Farmers battle bugs with airborne weapons -, South Georgia News, Weather, Sports

Farmers battle bugs with airborne weapons

South Georgia farmers are grateful for the recent rain, but with it comes other problems for their crops.

The moisture keeps the plants alive, but it also helps bugs and diseases breed.

So crop dusters have become vital for the farmers during this peak part of the growing season. And you will see lots of the aerial applicators flying in South Georgia in the next weeks.

Farmers growing cotton, peanuts, and pecans are suddenly under attack from bugs and disease, brought on by the recent rains. So South Georgia crop dusters are busy fighting them.

Bruce Andrews of Bruce's Flying Service is in the air, because farmers need him now. "The next 30 to 60 days is going to be real important to us."

Andrews sprays the peanuts of McClendon Farms. "Worm pressure is just now starting to pick up a little bit."

Because the rain has brought out those worms. So Andrews can be seen zooming over South Georgia fields 7 days a week.

Andrews can spray about 250 acres per hour, because of the vast improvements to the planes and equipment in the last decade.

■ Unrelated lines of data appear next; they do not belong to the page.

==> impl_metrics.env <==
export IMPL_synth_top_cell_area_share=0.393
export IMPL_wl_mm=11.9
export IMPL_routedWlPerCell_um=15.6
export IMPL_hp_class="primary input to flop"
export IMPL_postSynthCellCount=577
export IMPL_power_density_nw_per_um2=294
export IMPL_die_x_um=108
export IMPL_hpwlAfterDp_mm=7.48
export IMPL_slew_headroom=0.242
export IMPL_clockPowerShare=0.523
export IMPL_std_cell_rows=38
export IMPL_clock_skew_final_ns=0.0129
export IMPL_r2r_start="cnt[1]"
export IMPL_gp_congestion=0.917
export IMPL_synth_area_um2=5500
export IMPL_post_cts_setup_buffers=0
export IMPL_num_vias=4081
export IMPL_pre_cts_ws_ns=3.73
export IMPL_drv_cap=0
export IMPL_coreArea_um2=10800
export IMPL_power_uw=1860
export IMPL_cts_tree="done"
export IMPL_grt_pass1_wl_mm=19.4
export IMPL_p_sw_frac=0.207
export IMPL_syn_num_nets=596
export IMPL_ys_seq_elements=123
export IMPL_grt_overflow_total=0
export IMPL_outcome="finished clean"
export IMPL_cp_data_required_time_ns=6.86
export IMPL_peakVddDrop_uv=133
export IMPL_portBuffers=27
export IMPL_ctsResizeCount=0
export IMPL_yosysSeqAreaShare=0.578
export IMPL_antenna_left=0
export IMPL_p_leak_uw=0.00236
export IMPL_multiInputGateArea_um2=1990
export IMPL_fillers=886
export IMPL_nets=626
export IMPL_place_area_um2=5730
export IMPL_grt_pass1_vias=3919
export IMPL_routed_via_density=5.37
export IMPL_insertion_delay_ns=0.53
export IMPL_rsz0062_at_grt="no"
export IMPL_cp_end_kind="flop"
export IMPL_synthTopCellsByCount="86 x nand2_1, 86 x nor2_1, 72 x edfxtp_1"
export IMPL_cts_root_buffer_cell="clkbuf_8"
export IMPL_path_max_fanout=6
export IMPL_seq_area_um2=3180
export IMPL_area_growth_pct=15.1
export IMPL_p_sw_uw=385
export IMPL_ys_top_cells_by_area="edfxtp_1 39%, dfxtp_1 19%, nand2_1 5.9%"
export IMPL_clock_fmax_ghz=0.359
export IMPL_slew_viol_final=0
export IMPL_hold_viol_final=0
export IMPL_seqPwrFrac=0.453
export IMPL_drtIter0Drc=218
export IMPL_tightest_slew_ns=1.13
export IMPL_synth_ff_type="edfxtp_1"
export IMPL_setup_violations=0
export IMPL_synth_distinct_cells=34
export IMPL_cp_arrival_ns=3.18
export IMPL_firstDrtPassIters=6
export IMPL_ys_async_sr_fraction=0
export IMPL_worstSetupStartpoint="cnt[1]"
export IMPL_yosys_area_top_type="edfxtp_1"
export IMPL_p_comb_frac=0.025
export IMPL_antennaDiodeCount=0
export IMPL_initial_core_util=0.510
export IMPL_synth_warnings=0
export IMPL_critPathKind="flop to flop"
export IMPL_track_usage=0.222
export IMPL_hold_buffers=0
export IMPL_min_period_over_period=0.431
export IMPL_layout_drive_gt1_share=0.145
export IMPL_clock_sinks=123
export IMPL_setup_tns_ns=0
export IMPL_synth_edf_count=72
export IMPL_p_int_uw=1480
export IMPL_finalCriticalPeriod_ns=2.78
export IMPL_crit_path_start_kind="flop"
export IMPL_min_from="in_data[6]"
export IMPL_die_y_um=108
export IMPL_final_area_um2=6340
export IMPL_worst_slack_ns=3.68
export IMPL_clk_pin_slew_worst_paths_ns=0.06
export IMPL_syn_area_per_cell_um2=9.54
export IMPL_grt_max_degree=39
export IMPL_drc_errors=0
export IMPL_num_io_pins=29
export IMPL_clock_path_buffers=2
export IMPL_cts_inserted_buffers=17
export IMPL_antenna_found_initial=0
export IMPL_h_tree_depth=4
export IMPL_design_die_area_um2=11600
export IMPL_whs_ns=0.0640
### config.mk
export PLATFORM = sky130hd
export DESIGN_NAME = machine_timer
export DESIGN_NICKNAME = d
export VERILOG_FILES = /design/src/rtl/machine_timer.sv
export SDC_FILE = /design/constraint.sdc
export NUM_CORES = 1
export LEC_CHECK = 0
export ABC_CLOCK_PERIOD_IN_PS = 2400
export BUFFER_PORTS_ARGS = -buffer_cell sky130_fd_sc_hd__buf_2
export CORE_UTILIZATION = 54
export CTS_CLUSTER_DIAMETER = 40
export DETAILED_ROUTE_END_ITERATION = 10
export MAX_ROUTING_LAYER = met4
export PLACE_DENSITY = 0.74
export SLEW_MARGIN = 40
export SYNTH_ARGS = -nofsm -noshare
export SYNTH_HDL_FRONTEND = slang
export SYNTH_SLANG_ARGS = --single-unit
### constraint.sdc
create_clock -name I_clk -period 2.4 [get_ports I_clk]
set_input_delay 0.12 -clock I_clk [delete_from_list [all_inputs] [get_ports I_clk]]
set_output_delay 0.12 -clock I_clk [all_outputs]
set_load 0.03 [all_outputs]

 "The airplanes are around 150 mph faster, plus the computers and flow controls and all the stuff is updated over the years has helped us be more efficient. And be better for the growers too," Andrews said.

Andrews is spraying fungicides and fertilizer, helping the crops that were planted late because of the drought, fight problems with bugs and disease as they catch up with the recent rains.

 "So they are going to look after this crop a lot more to get the most maximum yield they can get out of it."

Cotton and peanuts are bringing in record prices, so growers are calling on aerial applicators to keep them healthy in this vital growing time.

During drought periods, the crop duster is not needed as much. Andrews says he has already flown more this year than he did all last season, and his next month should be really busy.

Andrews Service is also flying crop dusters in Nebraska, Pennsylvania, and Ohio.

 Crop dusters are built in Southwest Georgia.  The Maule plant is in Moultrie, and Thrush Aircraft is located in Albany.